In 1992 the church was returned to the Order of Knights Hospitallers (the parish provost is also the chaplain of the Order). The Order has opened an ambulatory care centre for cancer patients there.

== Description of the building ==
The church has buttressed walls, two naves and a pitched roof. The tower, only slightly higher than the nave, has an asymmetric roof. The Baroque chapel on the east side (Holy Cross Chapel, kaplica Śwętego Krzyża) has a cupola with a lantern.

The oldest, Romanesque, walls are built in Flemish bond. The Romanesque western portal has two columns: that on the left dates from the 11th century (it stands "upside down", with its base upwards), while the right-hand column is a reconstruction. Above the portal is a figure of John the Baptist. On the same wall is a Romanesque rosetta window. An original Romanesque window can also be seen on the eastern wall of the chancel (it became visible after a more modern vestry was demolished). The church is topped with a Maltese cross.

The remains of an old church cemetery can be found within the walls surrounding the church.

== Interior ==
Both naves have a stellar vault from the late Gothic period. The chancel has a late Romaesque cruciform vault. The vaults display frescos painted in 1949 by Stanisław Teisseyre.

The chancel has a late Gothic triptych made in a local workshop around 1520, and significantly restored after sustaining damage in the Second World War. It shows the sacra conversazione between the Virgin Mary, John the Baptist and Saint Stanisław. With the wings closed it shows the martyrdom of St. Stanisław and the beheading of John the Baptist and Saint John the Evangelist.
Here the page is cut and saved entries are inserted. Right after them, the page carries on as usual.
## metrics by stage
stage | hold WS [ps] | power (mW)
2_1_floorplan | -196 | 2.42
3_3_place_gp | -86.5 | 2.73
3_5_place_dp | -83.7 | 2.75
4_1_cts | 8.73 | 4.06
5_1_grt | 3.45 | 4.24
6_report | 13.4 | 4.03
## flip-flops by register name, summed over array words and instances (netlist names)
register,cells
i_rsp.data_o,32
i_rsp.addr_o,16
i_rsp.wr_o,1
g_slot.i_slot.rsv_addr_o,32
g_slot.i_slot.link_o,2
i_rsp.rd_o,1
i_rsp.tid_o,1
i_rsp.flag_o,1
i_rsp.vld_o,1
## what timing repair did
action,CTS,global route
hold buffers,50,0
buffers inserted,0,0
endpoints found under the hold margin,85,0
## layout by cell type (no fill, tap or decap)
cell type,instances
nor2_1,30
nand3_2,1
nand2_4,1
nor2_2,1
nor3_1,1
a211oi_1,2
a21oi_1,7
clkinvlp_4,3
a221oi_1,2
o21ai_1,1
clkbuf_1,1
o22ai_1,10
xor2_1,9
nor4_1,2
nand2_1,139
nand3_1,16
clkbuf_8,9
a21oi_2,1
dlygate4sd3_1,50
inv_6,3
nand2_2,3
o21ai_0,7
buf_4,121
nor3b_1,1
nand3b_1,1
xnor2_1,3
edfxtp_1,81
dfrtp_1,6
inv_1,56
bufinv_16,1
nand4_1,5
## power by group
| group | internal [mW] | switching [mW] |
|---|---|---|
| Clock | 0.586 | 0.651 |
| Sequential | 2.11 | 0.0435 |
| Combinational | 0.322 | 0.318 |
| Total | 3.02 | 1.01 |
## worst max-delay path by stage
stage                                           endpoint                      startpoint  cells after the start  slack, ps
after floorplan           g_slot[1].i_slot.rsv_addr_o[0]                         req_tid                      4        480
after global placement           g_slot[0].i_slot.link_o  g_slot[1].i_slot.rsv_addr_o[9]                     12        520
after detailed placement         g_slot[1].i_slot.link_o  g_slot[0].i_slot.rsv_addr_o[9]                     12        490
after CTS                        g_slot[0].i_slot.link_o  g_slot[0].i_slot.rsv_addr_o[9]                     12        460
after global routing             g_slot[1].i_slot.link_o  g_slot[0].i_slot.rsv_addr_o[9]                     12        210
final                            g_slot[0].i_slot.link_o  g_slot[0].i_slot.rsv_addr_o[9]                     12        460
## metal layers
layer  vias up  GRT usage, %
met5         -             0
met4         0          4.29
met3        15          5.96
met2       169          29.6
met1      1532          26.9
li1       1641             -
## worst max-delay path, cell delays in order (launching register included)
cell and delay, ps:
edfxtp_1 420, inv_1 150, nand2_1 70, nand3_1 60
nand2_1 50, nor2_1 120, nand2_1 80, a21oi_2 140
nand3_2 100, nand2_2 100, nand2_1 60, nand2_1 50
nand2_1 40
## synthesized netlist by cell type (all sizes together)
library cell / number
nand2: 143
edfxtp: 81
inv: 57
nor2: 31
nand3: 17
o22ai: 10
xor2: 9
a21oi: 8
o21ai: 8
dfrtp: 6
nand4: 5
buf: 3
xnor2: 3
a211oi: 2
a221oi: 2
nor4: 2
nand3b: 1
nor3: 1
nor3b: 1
[src/rtl/rdiv_pkg.sv]
package rdiv_pkg;

   localparam int unsigned NUM_LEGAL = 5;

   function automatic int unsigned legal_code(int unsigned idx);
      case (idx)
         0:       legal_code = 1;
         1:       legal_code = 2;
         2:       legal_code = 4;
         3:       legal_code = 8;
         default: legal_code = 10;
      endcase
   endfunction

endpackage

[src/rtl/rdiv_decode.sv]
module rdiv_decode #(
   parameter int unsigned W  = 8,
   parameter int unsigned CW = 4
) (
   input  logic          clk_i,
   input  logic          rst_ni,
   input  logic          wr_en_i,
   input  logic [W-1:0]  wr_ratio_i,
   output logic [W-1:0]  ratio_o,
   output logic          legal_o,
   output logic          unity_o,
   output logic [CW-1:0] last_o,
   output logic [CW-1:0] half_o
);
   localparam int unsigned NL = rdiv_pkg::NUM_LEGAL;

   logic [W-1:0]  ratio_q;
   logic [NL-1:0] hit;
   logic [W-1:0]  ratio_m1;
   logic [W-1:0]  ratio_h;

   if (W < 4) begin : g_w_check
      $error("rdiv_decode: W must hold the value 10");
   end

   always_ff @(posedge clk_i) begin
      if (!rst_ni)      ratio_q <= '0;
      else if (wr_en_i) ratio_q <= wr_ratio_i;
   end

   for (genvar g = 0; g < NL; g++) begin : g_hit
      assign hit[g] = (ratio_q == W'(rdiv_pkg::legal_code(g)));
   end

   assign ratio_m1 = ratio_q - W'(1);
   assign ratio_h  = ratio_q >> 1;
   assign legal_o  = |hit;
   assign unity_o  = hit[0];
   assign last_o   = ratio_m1[CW-1:0];
   assign half_o   = ratio_h[CW-1:0];
   assign ratio_o  = ratio_q;

   a_r1_readback: assert property (@(posedge clk_i) disable iff (!rst_ni)
      $past(wr_en_i) |-> ratio_o == $past(wr_ratio_i));
endmodule
===== src/rtl/sock_pkg.sv =====
package sock_pkg;
  typedef enum logic [2:0] {
    CMD_IDLE = 3'b000,
    CMD_WR   = 3'b001,
    CMD_RD   = 3'b010
  } cmd_e;

  typedef enum logic [2:0] {
    RSP_NONE = 3'b000,
    RSP_DVA  = 3'b001,
    RSP_ERR  = 3'b011
  } rsp_e;
endpackage


===== src/rtl/sock_master.sv =====
module sock_master
  import sock_pkg::*;
#(
  parameter int AW         = 6,
  parameter int DW         = 16,
  parameter int DATA_PHASE = 1
) (
  input  logic          clk,
  input  logic          rst,
  input  logic          start,
  input  logic          start_write,
  input  logic [AW-1:0] start_addr,
  input  logic [DW-1:0] start_wdata,
  output logic          busy,
  output logic          done_valid,
  output logic [DW-1:0] done_rdata,
  output logic          done_err,
  output logic [2:0]    m_cmd,
  output logic [AW-1:0] m_addr,
  output logic [DW-1:0] m_data,
  output logic          m_dvalid,
  input  logic          s_accept,
  input  logic          s_daccept,
  input  logic [2:0]    s_resp,
  input  logic [DW-1:0] s_rdata
);
  typedef enum logic [1:0] {ST_IDLE, ST_REQ, ST_DATA, ST_WAIT} st_e;

  st_e           state;
  cmd_e          cmd_q;
  logic [AW-1:0] addr_q;
  logic [DW-1:0] data_q;
  logic          dvalid_q;
  logic          dv_q;
  logic [DW-1:0] drd_q;
  logic          derr_q;

  always_ff @(posedge clk) begin
    if (rst) begin
      state    <= ST_IDLE;
      cmd_q    <= CMD_IDLE;
      addr_q   <= '0;
      data_q   <= '0;
      dvalid_q <= 1'b0;
      dv_q     <= 1'b0;
      drd_q    <= '0;
      derr_q   <= 1'b0;
    end else begin
      dv_q <= 1'b0;
      unique case (state)
        ST_IDLE: if (start) begin
          cmd_q  <= start_write ? CMD_WR : CMD_RD;
          addr_q <= start_addr;
          data_q <= start_wdata;
          state  <= ST_REQ;
        end
        ST_REQ: if (s_accept) begin
          cmd_q <= CMD_IDLE;
          if (cmd_q == CMD_WR) begin
            if (DATA_PHASE != 0) begin
              dvalid_q <= 1'b1;
              state    <= ST_DATA;
            end else begin
              state <= ST_IDLE;
            end
          end else begin
            state <= ST_WAIT;
          end
        end
        ST_DATA: if (s_daccept) begin
          dvalid_q <= 1'b0;
          state    <= ST_IDLE;
        end
        ST_WAIT: if (s_resp != RSP_NONE) begin
          dv_q   <= 1'b1;
          drd_q  <= s_rdata;
          derr_q <= (s_resp == RSP_ERR);
          state  <= ST_IDLE;
        end
        default: state <= ST_IDLE;
      endcase
    end
  end

  assign busy       = (state != ST_IDLE);
  assign done_valid = dv_q;
  assign done_rdata = drd_q;
  assign done_err   = derr_q;
  assign m_cmd      = cmd_q;
  assign m_addr     = addr_q;
  assign m_data     = data_q;
  assign m_dvalid   = dvalid_q;

  // a response may only arrive while a read is waiting for it
  assert_resp_only_waiting_R5: assert property (@(posedge clk) disable iff (rst)
    (s_resp != RSP_NONE) |-> (state == ST_WAIT));

  // the data phase starts only after the request has left the wires
  assert_data_after_req_R8: assert property (@(posedge clk) disable iff (rst)
    m_dvalid |-> (m_cmd == CMD_IDLE));
endmodule


===== src/rtl/sock_responder.sv =====
module sock_responder
  import sock_pkg::*;
#(
  parameter int AW         = 6,
  parameter int DW         = 16,
  parameter int DEPTH      = 40,
  parameter int ACC_DELAY  = 2,
  parameter int RD_LAT     = 3,
  parameter int DATA_PHASE = 1
) (
  input  logic          clk,
  input  logic          rst,
  input  logic [2:0]    m_cmd,
  input  logic [AW-1:0] m_addr,
  input  logic [DW-1:0] m_data,
  input  logic          m_dvalid,
  output logic          s_accept,
  output logic          s_daccept,
  output logic [2:0]    s_resp,
  output logic [DW-1:0] s_rdata
);
  localparam int IW = (DEPTH > 1) ? $clog2(DEPTH) : 1;
  localparam int CW = $clog2(ACC_DELAY + 1) + 1;

  logic          req_valid, hs, in_range, rd_hs;
  logic          acc_q;
  logic [CW-1:0] cnt_q;
  logic          we, re, data_hs;
  logic [IW-1:0] widx, ridx;
  logic [DW-1:0] wdat;
  logic [DW-1:0] mem [DEPTH];
  logic [DW-1:0] rd_q;
  logic [RD_LAT-1:0]         pv, pe;
  logic [RD_LAT-1:0][IW-1:0] pi;

  assign req_valid = (m_cmd != CMD_IDLE);
  assign hs        = req_valid && acc_q;
  assign in_range  = ({1'b0, m_addr} < (AW+1)'(DEPTH));
  assign rd_hs     = hs && (m_cmd == CMD_RD);

  // accept after a fixed wait, as a single-cycle pulse
  always_ff @(posedge clk) begin
    if (rst) begin
      acc_q <= 1'b0;
      cnt_q <= '0;
    end else if (acc_q) begin
      acc_q <= 1'b0;
      cnt_q <= '0;
    end else if (req_valid) begin
      if (cnt_q == CW'(ACC_DELAY)) begin
        acc_q <= 1'b1;
        cnt_q <= '0;
      end else begin
        cnt_q <= cnt_q + 1'b1;
      end
    end else begin
      cnt_q <= '0;
    end
  end
  assign s_accept = acc_q;

  generate
    if (DATA_PHASE != 0) begin : g_dphase
      logic          dacc_q;
      logic [IW-1:0] wa_q;
      logic          wok_q;
      always_ff @(posedge clk) begin
        if (rst) begin
          dacc_q <= 1'b0;
          wa_q   <= '0;
          wok_q  <= 1'b0;
        end else begin
          dacc_q <= m_dvalid && !dacc_q;
          if (hs && m_cmd == CMD_WR) begin
            wa_q  <= m_addr[IW-1:0];
            wok_q <= in_range;
          end
        end
      end
      assign s_daccept = dacc_q;
      assign data_hs   = m_dvalid && dacc_q;
      assign we        = data_hs && wok_q;
      assign widx      = wa_q;
    end else begin : g_posted
      assign s_daccept = 1'b0;
      assign data_hs   = 1'b0;
      assign we        = hs && (m_cmd == CMD_WR) && in_range;
      assign widx      = m_addr[IW-1:0];
    end
  endgenerate
  assign wdat = m_data;

  // read metadata pipeline: stage k is visible k+1 cycles after the handshake
  always_ff @(posedge clk) begin
    if (rst) begin
      pv[0] <= 1'b0;
      pe[0] <= 1'b0;
      pi[0] <= '0;
    end else begin
      pv[0] <= rd_hs;
      pe[0] <= !in_range;
      pi[0] <= m_addr[IW-1:0];
    end
  end

  generate
    for (genvar k = 1; k < RD_LAT; k++) begin : g_stage
      always_ff @(posedge clk) begin
        if (rst) begin
          pv[k] <= 1'b0;
          pe[k] <= 1'b0;
          pi[k] <= '0;
        end else begin
          pv[k] <= pv[k-1];
          pe[k] <= pe[k-1];
          pi[k] <= pi[k-1];
        end
      end
    end
    if (RD_LAT == 1) begin : g_rd_now
      assign re   = rd_hs && in_range;
      assign ridx = m_addr[IW-1:0];
    end else begin : g_rd_late
      assign re   = pv[RD_LAT-2] && !pe[RD_LAT-2];
      assign ridx = pi[RD_LAT-2];
    end
  endgenerate

  // register array, written and read synchronously
  always_ff @(posedge clk) begin
    if (we) mem[widx] <= wdat;
    if (re) rd_q <= mem[ridx];
  end

  assign s_resp  = pv[RD_LAT-1] ? (pe[RD_LAT-1] ? RSP_ERR : RSP_DVA) : RSP_NONE;
  assign s_rdata = (pv[RD_LAT-1] && !pe[RD_LAT-1]) ? rd_q : '0;

  // a pending command stays still until it is accepted
  assert_hold_R2: assert property (@(posedge clk) disable iff (rst)
    (req_valid && !acc_q) |=> (m_cmd == $past(m_cmd) && m_addr == $past(m_addr)
                               && m_data == $past(m_data)));

  // accept is a single-cycle pulse and only answers a command
  assert_accept_pulse_R3: assert property (@(posedge clk) disable iff (rst)
    acc_q |=> !acc_q);
  assert_accept_has_cmd_R3: assert property (@(posedge clk) disable iff (rst)
    acc_q |-> req_valid);

  // the response field carries only the three defined codes
  assert_resp_code_R9: assert property (@(posedge clk) disable iff (rst)
    (s_resp == RSP_NONE) || (s_resp == RSP_DVA) || (s_resp == RSP_ERR));

  // request, data and response phases never share a cycle
  assert_phase_excl_R8: assert property (@(posedge clk) disable iff (rst)
    $onehot0({hs, data_hs, (s_resp != RSP_NONE)}));
endmodule


===== src/rtl/core_socket.sv =====
module core_socket #(
  parameter int AW         = 6,
  parameter int DW         = 16,
  parameter int DEPTH      = 40,
  parameter int ACC_DELAY  = 2,
  parameter int RD_LAT     = 3,
  parameter int DATA_PHASE = 1
) (
  input  logic          clk,
  input  logic          rst,
  input  logic          start,
  input  logic          start_write,
  input  logic [AW-1:0] start_addr,
  input  logic [DW-1:0] start_wdata,
  output logic          busy,
  output logic          done_valid,
  output logic [DW-1:0] done_rdata,
  output logic          done_err,
  output logic [2:0]    sk_cmd,
  output logic          sk_accept,
  output logic          sk_dvalid,
  output logic [2:0]    sk_resp
);
  logic [AW-1:0] m_addr;
  logic [DW-1:0] m_data, s_rdata;
  logic          s_daccept;

  sock_master #(.AW(AW), .DW(DW), .DATA_PHASE(DATA_PHASE)) u_mst (
    .clk(clk), .rst(rst), .start(start), .start_write(start_write),
    .start_addr(start_addr), .start_wdata(start_wdata), .busy(busy),
    .done_valid(done_valid), .done_rdata(done_rdata), .done_err(done_err),
    .m_cmd(sk_cmd), .m_addr(m_addr), .m_data(m_data), .m_dvalid(sk_dvalid),
    .s_accept(sk_accept), .s_daccept(s_daccept), .s_resp(sk_resp),
    .s_rdata(s_rdata)
  );

  sock_responder #(.AW(AW), .DW(DW), .DEPTH(DEPTH), .ACC_DELAY(ACC_DELAY),
                   .RD_LAT(RD_LAT), .DATA_PHASE(DATA_PHASE)) u_slv (
    .clk(clk), .rst(rst), .m_cmd(sk_cmd), .m_addr(m_addr), .m_data(m_data),
    .m_dvalid(sk_dvalid), .s_accept(sk_accept), .s_daccept(s_daccept),
    .s_resp(sk_resp), .s_rdata(s_rdata)
  );
endmodule


===== config.mk =====
export PLATFORM = sky130hd
export DESIGN_NAME = core_socket
export DESIGN_NICKNAME = d
export VERILOG_FILES = /design/src/rtl/sock_pkg.sv /design/src/rtl/sock_master.sv /design/src/rtl/sock_responder.sv /design/src/rtl/core_socket.sv
export SDC_FILE = /design/constraint.sdc
export NUM_CORES = 1
export LEC_CHECK = 0
export BUFFER_PORTS_ARGS = -buffer_cell sky130_fd_sc_hd__buf_4
export CAP_MARGIN = 20
export CORE_ASPECT_RATIO = 0.7
export CORE_UTILIZATION = 25
export DETAILED_ROUTE_END_ITERATION = 16
export MAX_ROUTING_LAYER = met4
export PLACE_DENSITY_LB_ADDON = 0.15
export SETUP_SLACK_MARGIN = 0.2
export SYNTH_ARGS = -nofsm -noshare
export SYNTH_HDL_FRONTEND = slang
export SYNTH_SLANG_ARGS = --single-unit

===== constraint.sdc =====
create_clock -name clk -period 2.05 [get_ports clk]
set_input_delay 0.205 -clock clk [delete_from_list [all_inputs] [get_ports clk]]
set_output_delay 0.205 -clock clk [all_outputs]
set_load 0.1 [all_outputs]

=== Yosys cells after proc, flatten, opt, wreduce, memory -nomap -nowiden ===
Memories as Yosys holds them, arrays and structs flattened. A register that Yosys moved wholly into a read port is not among the register bits.
Cells that the tools add are included.

* Input port bits: 26
* Memories: 1
* Flip-flop bits (word level): 76
* Memory bits (writable): 640
* Logic and storage cells: 85

* Add/subtract/negate cells: 1
* Eq/ne operators: 12
* Bitwise operators: 2
* Multiplexer cells: 21
* $lt $le $gt $ge: 1
* Reductions and logical operators: 26

{| class="wikitable"
|+ Memory list
! memory !! depth !! width !! rd ports !! clocked after Yosys merged registers in !! wr ports !! line !! source
|-
| u_slv.mem || 40 || 16 || 1 || 1 || 1 || sock_responder.sv:31 || <nowiki>logic [DW-1:0] mem [DEPTH];</nowiki>
|}

{| class="wikitable"
|+ Operators with widths
! kind !! number
|-
| $mux 16 || 1
|-
| $mux 2 || 6
|-
| $eq 3x2->1 const B || 3
|-
| $mux 3 || 3
|-
| $logic_and 1x1->1 || 8
|-
| $mux 1 || 8
|-
| $ne 2x1->1 const B || 4
|-
| $pmux 2 s4 || 1
|-
| $reduce_and 4->1 || 2
|-
| $lt 6x6->1 const B || 1
|-
| $pmux 3 s2 || 1
|-
| $reduce_bool 2->1 || 3
|-
| $reduce_bool 3->1 || 2
|-
| $eq 2x2->1 const B || 2
|-
| $logic_not 1->1 || 4
|-
| $reduce_and 2->1 || 2
|-
| $reduce_or 4->1 || 1
|-
| $add 3x1->3 const B || 1
|-
| $eq 3x1->1 const B || 1
|-
| $reduce_and 3->1 || 1
|-
| $reduce_or 3->1 || 1
|-
| $eq 2x1->1 const B || 1
|-
| $logic_not 2->1 || 1
|-
| $ne 2x2->1 const B || 1
|-
| 3 further kinds || 4
|}

=== Logic depth before layout (Yosys ltp) ===
* Depth in word-level cells: 5
* Gate-level depth with buffers: 8
* Mapped depth without buffers: 5

=== Hierarchy ===
Synthesis repeated with hierarchy kept, for this count alone.

* Cell total of the unflattened synthesis: 1622
* Area, all modules: 28516.1 um^2

{| class="wikitable"
|+ Modules (own cells, without submodules)
! module !! seq. area each (um^2) !! cells an instance !! area each (um^2) !! times used
|-
| sock_responder || 20299.5 || 1420 || 26802.0 || 1
|-
| sock_master || 900.9 || 202 || 1714.1 || 1
|}

=== Worst setup path after synthesis ===
No wires, ideal clock.

* Path type: reg-to-reg
* Start point: register u_mst.dvalid_q, in the netlist u_mst.m_dvalid
* End point: memory u_slv.mem[38][0] (enable)
* Period minus slack after synthesis: 2.675 ns
* Setup time: 0.388 ns
* Slack: -0.625 ns
* Stages on the path, launching flop included: 5
* Arrival: 2.286 ns
* Path through: dfxtp_1 -> nand3_1 -> nor2_1 -> nand3_1 -> nor2_1

* Longest elaborated chain between the ends: 4

{| class="wikitable"
|+ Ends and longest elaborated chain
! item !! line !! source
|-
| start, declared || sock_master.sv:33 || <nowiki>logic dvalid_q;</nowiki>
|-
| start signal, assigned || sock_master.sv:44 || <nowiki>dvalid_q <= 1'b0;</nowiki>
|-
| start signal, assigned || sock_master.sv:61 || <nowiki>dvalid_q <= 1'b1;</nowiki>
|-
| start signal, assigned || sock_master.sv:71 || <nowiki>dvalid_q <= 1'b0;</nowiki>
|-
| $logic_and 1x1->1 || sock_responder.sv:81 || <nowiki>assign data_hs = m_dvalid && dacc_q;</nowiki>
|-
| $logic_and 1x1->1 || sock_responder.sv:82 || <nowiki>assign we = data_hs && wok_q;</nowiki>
|-
| $mux 1 || sock_responder.sv:131 || <nowiki>if (we) mem[widx] <= wdat;</nowiki>
|-
| $mux 1 (not written as such) || sock_responder.sv:131 ||
|-
| end, declared || sock_responder.sv:31 ||
|}

Every way passes these cells.

==> impl_metrics.yaml <==
cells_and_area:
  layout-drive-gt1-share: 0.333
  final_common_cell: "edfxtp_1"
  final_nets: 1928
  utilization: 0.332
  syn2layout_area_growth_pct: 30.9
  final_cell_mix: "edfxtp_1 (656), mux2i_1 (256), buf_4 (185)"
  fin_cells: 3470
global_routing:
  antenna_found_initial: 3
  grt_pass1_vias: 15550
  top_usage_layer: "met1"
  grt_use_total: 0.152
  grt_pass1_wl_mm: 119
  grt_max_degree: 42
  met3_usage: 0.0327
  overflow: 0
  met1_usage: 0.231
  met2_usage: 0.204
worst_setup_path:
  slowest_stage: "dfxtp_4"
  arrival_ns: 2.63
  startpoint_type: "flop"
  cp-end-kind: "flop"
  cp_max_fo: 7
  crit_type: "reg -> reg"
  cp.required_ns: 2.49
  cp.buffers_inverters: 5
  cp_common_cell: "buf_4"
  critPathMaxStageDelay_ns: 0.41
  cp_top_family: "buffers and inverters"
  worstPathCellList: "buf_12, buf_6, buf_4, mux2i_1, a22oi_1, buf_4, a21oi_2, buf_4, o41ai_4"
sta:
  fmax_ghz: 0.458
  rsz0062_at_grt: "yes"
  whs_ns: 0.372
  finClkSkew_ns: 0.0255
  finalWorstSetupSlack_ns: -0.136
  maxSlewHeadroom: 0.526
  maxSlewViolCount: 0
  hold_violations: 0
  final-setup-viol-count: 15
  period_share: 1.07
  min_period_ns: 2.19
  tightest_slew_ns: 0.710
drt:
  routed_wl_mm: 84.9
  dr.first_iter.drc_count: 1233
  drc_errors: 0
  first_pass_iters: 5
  wl_per_cell_um: 24.5
  viasPerCell: 4.46
  vias: 15478
  ant_nets: 0
logic_synthesis:
  synth-edff-count: 656
  yosys.area.top_type: "edfxtp_1"
  syn_inst: 1574
  syn_avg_cell_area_sq_um: 17.9
  synth.top_cell.area_share: 0.697
  yosysSeqAreaShare: 0.751
  synth_area_sq_um: 28200
  yosysUniqueCellTypes: 45
  ys.flop_type: "edfxtp_1"
  ys_warn_count: 0
  ys_top_cells_by_area: "edfxtp_1 (70%), mux2i_1 (9.4%), dfxtp_1 (5.3%)"
  synth-async-reset-ratio: 0
  ys_seq_elements: 731
clocking:
  insertion_delay_ns: 0.65
  cts.sinks: 731
  clkTransAtPathRegs_ns: 0.06
  htreeDepth: 3
  cts_tree: "done"
  cts_buffers: 73
  clockBufferDepth: 3
  cts-root-buf: "clkbuf_16"
status:
  violations: "negative setup slack"
  status: "complete, but fails checks"
placed_design:
  place_ws_ns: -0.514
  dp.final_hpwl_mm: 52.6
  placedCellCount: 3248
  port_buffers: 50
  gp_congestion: 0.762
power_and_ir_drop:
  p_per_area_nw_per_um2: 840
  power.total_w: 0.0310
  ir_worst_vdd_v: 0.000555
  leakagePower_nw: 11.8
die:
  fp.dieH_um: 283
  io_pins: 53
  die_area_sq_um: 114000
  rows: 102
  core_area_sq_um: 111000
  initial_core_util: 0.254
  die_w_um: 404
min_path:
  hp-class: "in -> reg"
job:
  max-cap-violations: 0
-- timing repair --
item                                    in CTS  in global routing
cloned                                       8                  2
hold buffers                                36                  0
hold endpoints to repair                    34                  0
resized for setup                          148                 52
endpoints found under the setup margin     271                 60
pin swaps                                   48                 32
buffers inserted                            16                 23
-- state kept, by name (all words and copies together) (netlist names) --
| name | count |
|---|---|
| u_mst.done_err | 1 |
| u_mst.done_rdata | 16 |
| u_mst.done_valid | 1 |
| u_mst.m_addr | 6 |
| u_mst.m_cmd | 2 |
| u_mst.m_data | 16 |
| u_mst.m_dvalid | 1 |
| u_mst.state | 2 |
| u_slv.cnt_q | 3 |
| u_slv.g_dphase.wa_q | 6 |
| u_slv.g_dphase.wok_q | 1 |
| u_slv.mem | 640 |
| u_slv.pe | 3 |
| u_slv.pi | 6 |
| u_slv.pv | 3 |
| u_slv.rd_q | 16 |
| u_slv.ridx | 6 |
| u_slv.s_accept | 1 |
| u_slv.s_daccept | 1 |
-- logic make-up (layout without fill, tap and decap cells) --
logic type               after synthesis  in the layout  share of synthesized area
flip-flops                           731            731                      0.751
multiplexers                         312            312                      0.125
AO/OA/AOI/OAI                        241            241                     0.0704
AND/OR/NAND/NOR                      184            184                     0.0290
buffers and inverters                102            485                     0.0232
adder cells (fa/ha/maj)                2              2                   0.000886
other                                  1              6                   0.000133
XOR/XNOR                               1              1                   0.000310
-- cell usage after synthesis, types with 3 or more instances --
library cell,n
mux2_2,16
dfxtp_1,75
buf_1,7
a221oi_2,18
buf_2,12
inv_1,5
clkbuf_1,38
edfxtp_1,656
nand3_1,4
mux4_2,32
buf_6,21
a22oi_1,65
buf_4,16
a221oi_1,14
a21oi_1,58
nor2_1,67
o41ai_2,16
a22o_1,47
nor2b_1,21
o22ai_1,16
nand2b_1,4
and2_1,3
nand2_1,71
mux2i_1,264
o21ai_0,3
-- stage by stage --
stage	area, sq um	setup TNS (ns)
after global placement	32600	-3.95
after floorplan	28400	0
final	37000	-1.05
after global routing	37000	-2.20
after CTS	36500	-1.50
after detailed placement	32600	-4.35
-- metal layers --
| layer | vias to the layer above | part of all wire |
|---|---|---|
| met2 | 333 | 0.42 |
| met4 | 0 | 0.016 |
| met5 | - | 0 |
| li1 | 6964 | - |
| met1 | 8093 | 0.52 |
| met3 | 88 | 0.051 |
-- path summary, 6_finish.rpt --
check           startpoint         endpoint  slack, ns  depth (start not counted)
min reg2reg    u_slv.pi[5]    u_slv.ridx[5]       0.44                          1
min          start_addr[3]  u_mst.m_addr[3]       0.37                          4
max reg2reg  u_slv.ridx[0]   u_slv.rd_q[15]      -0.14                          9
max          u_slv.ridx[0]   u_slv.rd_q[15]      -0.14                          9
-- worst min-delay path, delay by kind of cell --
kind                   cells  cell delay [ns]
and+or+nand+nor            1             0.04
AOI/OAI and AO/OA          1             0.10
buffers and inverters      2             0.63
-- cell type report --
cell class	instances	area, sq um
sequential	731	21200
antenna	4	10.0
clock buffer	105	2100
fill	10678	74300
tap	1508	1890
timing repair buffer	347	4180
inverter	5	18.8
clock inverter	28	258
multi-input combinational	742	7270
-- power breakdown --
part	leakage, nW	switching, W	internal, W
Clock	1.16	0.00569	0.00777
Combinational	4.00	0.000694	0.000509
Sequential	6.66	0.000119	0.0163
Note: power is estimated with default switching activity, not from simulation.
Another altar can be found in the aisle. In its centre is a picture of the mourning of Christ, many times repainted.

In Holy Cross Chapel is a Baroque altar from 1737. In its centre is a crucifix from the mid-17th century, once standing on the road to Śródka, and regarded as miraculous. It is normally covered by a picture of the Sacred Heart of Jesus. At the sides are figures of John the Baptist and St. Stanisław. Beneath the chapel is a crypt in which two Hospitaller commanders are buried: Michał Stanisław Dąbrowski (died 1740) and Andrzej Marcin Miaskowski (died 1832).

A sandstone font stands in the aisle, dating from 1522. It is decorated with tracery and a picture of the Baptism in the Jordan, made in 1615.

At the western end of the nave is a 19th-century choir, above which is a neo-Gothic organ front made in 1948.